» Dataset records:

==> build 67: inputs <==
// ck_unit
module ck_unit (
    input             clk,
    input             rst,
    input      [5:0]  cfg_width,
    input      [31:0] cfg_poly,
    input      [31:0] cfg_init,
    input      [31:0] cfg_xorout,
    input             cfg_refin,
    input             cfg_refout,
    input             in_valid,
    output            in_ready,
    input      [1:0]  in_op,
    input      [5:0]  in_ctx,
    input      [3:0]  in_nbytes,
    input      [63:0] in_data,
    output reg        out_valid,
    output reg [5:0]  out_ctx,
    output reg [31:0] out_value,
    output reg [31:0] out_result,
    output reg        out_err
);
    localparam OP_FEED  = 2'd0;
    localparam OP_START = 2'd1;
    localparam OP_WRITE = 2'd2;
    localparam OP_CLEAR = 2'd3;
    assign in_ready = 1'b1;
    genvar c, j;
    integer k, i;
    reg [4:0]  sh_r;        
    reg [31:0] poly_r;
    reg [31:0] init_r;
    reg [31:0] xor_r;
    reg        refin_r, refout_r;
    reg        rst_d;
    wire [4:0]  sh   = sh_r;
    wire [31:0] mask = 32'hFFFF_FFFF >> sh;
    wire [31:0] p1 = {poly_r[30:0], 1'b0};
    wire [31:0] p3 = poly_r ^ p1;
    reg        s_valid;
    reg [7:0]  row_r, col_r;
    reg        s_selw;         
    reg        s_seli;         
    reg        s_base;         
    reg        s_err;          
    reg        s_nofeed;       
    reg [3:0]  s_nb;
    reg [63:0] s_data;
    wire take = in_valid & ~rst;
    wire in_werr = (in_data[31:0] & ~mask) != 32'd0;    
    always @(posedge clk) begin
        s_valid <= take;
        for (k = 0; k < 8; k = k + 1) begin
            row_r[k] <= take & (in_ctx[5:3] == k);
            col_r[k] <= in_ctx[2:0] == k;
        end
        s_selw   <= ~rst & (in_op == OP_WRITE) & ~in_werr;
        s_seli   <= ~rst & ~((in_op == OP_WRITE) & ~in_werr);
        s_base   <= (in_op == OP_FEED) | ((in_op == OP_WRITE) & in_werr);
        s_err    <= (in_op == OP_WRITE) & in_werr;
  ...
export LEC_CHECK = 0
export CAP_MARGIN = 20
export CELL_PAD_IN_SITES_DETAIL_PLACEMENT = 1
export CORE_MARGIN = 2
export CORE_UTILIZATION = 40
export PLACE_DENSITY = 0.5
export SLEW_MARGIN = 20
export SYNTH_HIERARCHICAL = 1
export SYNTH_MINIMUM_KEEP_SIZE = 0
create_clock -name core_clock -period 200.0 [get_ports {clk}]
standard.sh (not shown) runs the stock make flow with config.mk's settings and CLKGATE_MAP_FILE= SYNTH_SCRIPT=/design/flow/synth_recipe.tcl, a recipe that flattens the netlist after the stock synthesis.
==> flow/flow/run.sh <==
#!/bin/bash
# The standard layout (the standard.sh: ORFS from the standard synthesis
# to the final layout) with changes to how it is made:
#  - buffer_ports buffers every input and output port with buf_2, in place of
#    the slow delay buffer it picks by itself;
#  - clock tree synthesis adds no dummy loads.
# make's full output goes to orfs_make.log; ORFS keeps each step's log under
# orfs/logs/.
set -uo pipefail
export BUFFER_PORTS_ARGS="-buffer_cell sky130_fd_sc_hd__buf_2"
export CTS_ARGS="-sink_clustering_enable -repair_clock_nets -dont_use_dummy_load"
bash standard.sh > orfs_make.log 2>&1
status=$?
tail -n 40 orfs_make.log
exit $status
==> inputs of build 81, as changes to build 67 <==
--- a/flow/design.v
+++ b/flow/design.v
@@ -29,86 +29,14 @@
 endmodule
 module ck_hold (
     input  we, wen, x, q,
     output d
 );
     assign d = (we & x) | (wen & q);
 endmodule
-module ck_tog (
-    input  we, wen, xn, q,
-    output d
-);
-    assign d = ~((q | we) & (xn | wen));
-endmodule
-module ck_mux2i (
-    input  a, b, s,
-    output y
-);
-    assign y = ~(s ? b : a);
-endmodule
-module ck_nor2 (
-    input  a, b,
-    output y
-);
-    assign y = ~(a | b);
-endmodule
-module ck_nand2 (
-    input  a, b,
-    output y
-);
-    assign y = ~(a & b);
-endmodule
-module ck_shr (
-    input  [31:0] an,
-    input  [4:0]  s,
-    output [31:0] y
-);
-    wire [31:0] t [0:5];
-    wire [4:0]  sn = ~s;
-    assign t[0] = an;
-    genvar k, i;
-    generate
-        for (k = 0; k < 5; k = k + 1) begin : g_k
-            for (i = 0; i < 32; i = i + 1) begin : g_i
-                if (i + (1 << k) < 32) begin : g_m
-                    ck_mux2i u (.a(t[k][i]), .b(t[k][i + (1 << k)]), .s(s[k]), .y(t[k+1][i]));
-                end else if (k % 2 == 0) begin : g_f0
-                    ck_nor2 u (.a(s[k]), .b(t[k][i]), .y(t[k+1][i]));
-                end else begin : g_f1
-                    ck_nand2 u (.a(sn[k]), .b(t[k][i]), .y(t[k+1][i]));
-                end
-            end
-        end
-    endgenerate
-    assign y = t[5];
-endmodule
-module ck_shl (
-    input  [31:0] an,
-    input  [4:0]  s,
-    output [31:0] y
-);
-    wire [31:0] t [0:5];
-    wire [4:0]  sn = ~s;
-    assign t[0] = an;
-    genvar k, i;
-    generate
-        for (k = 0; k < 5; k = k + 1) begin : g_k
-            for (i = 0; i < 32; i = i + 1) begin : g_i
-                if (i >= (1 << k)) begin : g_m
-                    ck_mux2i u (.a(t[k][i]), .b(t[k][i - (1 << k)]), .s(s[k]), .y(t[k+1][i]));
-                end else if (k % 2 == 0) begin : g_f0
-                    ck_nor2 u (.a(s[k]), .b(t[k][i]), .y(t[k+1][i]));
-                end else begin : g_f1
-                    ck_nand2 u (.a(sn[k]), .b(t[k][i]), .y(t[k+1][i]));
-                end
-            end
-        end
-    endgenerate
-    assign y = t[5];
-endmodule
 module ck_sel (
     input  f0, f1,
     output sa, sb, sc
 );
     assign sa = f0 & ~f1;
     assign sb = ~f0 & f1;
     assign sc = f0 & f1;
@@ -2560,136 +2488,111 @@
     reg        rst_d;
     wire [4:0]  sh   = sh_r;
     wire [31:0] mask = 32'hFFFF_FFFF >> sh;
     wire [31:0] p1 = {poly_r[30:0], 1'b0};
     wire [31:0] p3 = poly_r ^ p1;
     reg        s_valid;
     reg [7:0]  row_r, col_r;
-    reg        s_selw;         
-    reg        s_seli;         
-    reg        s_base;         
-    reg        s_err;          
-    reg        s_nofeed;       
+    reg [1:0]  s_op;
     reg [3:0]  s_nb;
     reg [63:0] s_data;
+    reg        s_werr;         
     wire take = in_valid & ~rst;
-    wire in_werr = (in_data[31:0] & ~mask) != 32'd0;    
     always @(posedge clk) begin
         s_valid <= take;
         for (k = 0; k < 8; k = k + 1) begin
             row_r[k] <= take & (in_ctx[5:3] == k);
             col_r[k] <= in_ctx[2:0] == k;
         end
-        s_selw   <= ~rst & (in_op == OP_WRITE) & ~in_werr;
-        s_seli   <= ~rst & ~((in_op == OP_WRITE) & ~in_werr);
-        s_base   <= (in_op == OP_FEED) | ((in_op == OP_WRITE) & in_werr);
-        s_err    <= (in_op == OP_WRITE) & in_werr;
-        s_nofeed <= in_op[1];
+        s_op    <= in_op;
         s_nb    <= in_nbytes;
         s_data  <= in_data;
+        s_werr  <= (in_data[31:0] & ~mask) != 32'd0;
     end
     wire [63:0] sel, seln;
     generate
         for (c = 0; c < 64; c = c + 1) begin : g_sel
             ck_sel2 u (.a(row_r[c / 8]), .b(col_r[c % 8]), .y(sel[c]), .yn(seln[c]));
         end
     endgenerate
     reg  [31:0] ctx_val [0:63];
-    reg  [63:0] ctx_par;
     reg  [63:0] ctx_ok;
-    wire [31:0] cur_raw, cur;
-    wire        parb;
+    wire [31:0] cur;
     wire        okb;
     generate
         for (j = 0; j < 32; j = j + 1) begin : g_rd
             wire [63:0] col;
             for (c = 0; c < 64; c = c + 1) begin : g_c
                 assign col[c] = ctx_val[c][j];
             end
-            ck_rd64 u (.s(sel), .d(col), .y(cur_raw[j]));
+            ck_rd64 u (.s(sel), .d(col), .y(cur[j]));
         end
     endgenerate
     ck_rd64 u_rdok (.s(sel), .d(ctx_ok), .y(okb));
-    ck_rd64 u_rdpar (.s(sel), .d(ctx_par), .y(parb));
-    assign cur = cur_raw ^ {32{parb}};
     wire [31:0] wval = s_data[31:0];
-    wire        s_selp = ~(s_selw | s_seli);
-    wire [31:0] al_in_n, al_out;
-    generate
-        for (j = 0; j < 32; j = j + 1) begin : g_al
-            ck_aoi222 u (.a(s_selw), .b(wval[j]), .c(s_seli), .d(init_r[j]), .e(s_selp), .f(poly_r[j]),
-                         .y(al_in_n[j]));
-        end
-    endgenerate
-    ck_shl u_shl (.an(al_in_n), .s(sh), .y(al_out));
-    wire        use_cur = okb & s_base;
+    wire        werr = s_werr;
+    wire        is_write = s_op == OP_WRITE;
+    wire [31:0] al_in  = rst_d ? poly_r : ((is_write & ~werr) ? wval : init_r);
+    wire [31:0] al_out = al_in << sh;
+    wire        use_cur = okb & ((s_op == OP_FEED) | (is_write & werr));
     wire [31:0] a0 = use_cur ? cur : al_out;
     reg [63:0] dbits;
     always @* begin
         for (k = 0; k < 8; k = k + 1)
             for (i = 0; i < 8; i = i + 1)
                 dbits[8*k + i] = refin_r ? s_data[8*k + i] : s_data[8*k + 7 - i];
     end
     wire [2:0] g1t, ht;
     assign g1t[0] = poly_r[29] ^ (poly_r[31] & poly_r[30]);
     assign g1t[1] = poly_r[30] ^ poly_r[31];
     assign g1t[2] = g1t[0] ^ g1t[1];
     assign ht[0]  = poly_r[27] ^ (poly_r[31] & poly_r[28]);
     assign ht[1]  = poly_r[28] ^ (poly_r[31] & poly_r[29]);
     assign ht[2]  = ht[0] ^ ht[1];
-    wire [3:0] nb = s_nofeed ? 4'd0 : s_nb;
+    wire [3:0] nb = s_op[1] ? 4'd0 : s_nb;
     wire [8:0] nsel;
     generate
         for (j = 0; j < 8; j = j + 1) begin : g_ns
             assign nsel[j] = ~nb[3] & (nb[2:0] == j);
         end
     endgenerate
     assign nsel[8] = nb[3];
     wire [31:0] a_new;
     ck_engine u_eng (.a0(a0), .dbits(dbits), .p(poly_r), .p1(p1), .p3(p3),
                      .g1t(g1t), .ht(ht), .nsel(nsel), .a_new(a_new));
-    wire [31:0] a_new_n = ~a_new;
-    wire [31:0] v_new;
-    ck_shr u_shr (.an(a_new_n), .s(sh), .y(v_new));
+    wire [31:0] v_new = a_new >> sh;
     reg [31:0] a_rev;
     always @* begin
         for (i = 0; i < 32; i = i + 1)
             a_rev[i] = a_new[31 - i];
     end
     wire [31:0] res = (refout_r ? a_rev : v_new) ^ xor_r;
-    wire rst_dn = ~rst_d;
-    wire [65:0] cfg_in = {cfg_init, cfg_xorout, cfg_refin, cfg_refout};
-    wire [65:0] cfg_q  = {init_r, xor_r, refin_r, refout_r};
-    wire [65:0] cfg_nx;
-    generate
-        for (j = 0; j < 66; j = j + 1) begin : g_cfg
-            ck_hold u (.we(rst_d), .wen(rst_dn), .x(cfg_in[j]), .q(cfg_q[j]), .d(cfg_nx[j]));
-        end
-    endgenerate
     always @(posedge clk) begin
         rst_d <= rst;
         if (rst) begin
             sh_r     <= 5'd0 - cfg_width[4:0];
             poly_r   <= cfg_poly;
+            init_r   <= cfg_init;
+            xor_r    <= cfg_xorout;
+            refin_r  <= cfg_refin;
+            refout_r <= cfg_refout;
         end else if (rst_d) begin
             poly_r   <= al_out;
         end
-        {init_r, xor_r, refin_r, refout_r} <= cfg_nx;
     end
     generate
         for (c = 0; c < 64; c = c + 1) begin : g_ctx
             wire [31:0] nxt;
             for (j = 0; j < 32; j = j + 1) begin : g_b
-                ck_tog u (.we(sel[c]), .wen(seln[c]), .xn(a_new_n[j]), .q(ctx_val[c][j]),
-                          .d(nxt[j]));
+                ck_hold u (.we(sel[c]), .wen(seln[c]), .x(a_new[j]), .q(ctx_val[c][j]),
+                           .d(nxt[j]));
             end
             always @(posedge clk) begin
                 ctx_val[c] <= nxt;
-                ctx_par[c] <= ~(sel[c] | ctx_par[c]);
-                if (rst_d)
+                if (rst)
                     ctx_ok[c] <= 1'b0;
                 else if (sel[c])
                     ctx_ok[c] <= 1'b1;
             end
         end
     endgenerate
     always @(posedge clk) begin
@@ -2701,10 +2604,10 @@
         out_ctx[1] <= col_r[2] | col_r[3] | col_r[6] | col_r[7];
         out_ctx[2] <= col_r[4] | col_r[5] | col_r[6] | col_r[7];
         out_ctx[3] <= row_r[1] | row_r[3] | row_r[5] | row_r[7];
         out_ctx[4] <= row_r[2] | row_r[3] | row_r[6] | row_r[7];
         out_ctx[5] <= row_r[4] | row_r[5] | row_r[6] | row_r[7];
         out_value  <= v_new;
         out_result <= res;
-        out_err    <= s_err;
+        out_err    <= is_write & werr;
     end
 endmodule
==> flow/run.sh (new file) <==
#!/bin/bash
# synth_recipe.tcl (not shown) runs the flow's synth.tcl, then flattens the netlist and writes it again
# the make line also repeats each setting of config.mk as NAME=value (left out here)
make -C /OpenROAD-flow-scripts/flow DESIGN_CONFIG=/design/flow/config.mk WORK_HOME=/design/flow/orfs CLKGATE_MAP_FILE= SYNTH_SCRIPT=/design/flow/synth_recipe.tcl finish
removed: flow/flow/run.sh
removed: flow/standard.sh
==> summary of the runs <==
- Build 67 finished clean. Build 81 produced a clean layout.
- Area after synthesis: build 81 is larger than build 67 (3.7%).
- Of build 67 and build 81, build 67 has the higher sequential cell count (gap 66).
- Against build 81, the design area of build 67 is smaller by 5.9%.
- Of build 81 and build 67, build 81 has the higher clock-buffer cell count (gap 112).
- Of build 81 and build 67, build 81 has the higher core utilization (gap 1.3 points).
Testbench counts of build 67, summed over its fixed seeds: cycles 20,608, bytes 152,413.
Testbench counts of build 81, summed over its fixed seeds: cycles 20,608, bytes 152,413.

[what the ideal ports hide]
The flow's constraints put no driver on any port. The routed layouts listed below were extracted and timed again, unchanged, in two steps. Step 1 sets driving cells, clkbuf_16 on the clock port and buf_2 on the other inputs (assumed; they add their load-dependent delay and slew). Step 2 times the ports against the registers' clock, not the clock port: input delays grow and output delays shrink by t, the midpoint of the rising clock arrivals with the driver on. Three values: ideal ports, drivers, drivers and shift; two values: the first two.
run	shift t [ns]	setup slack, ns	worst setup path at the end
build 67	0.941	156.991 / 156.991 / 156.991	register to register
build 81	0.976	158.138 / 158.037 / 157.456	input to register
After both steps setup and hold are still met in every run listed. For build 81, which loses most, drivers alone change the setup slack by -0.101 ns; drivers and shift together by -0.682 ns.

» WHAT THE TASK ASKS: Each line above with the word "runs" needs to be copied.

» ANSWER TO THIS PROBLEM:
standard.sh (not shown) runs the stock make flow with config.mk's settings and CLKGATE_MAP_FILE= SYNTH_SCRIPT=/design/flow/synth_recipe.tcl, a recipe that flattens the netlist after the stock synthesis.
# synth_recipe.tcl (not shown) runs the flow's synth.tcl, then flattens the netlist and writes it again
==> summary of the runs <==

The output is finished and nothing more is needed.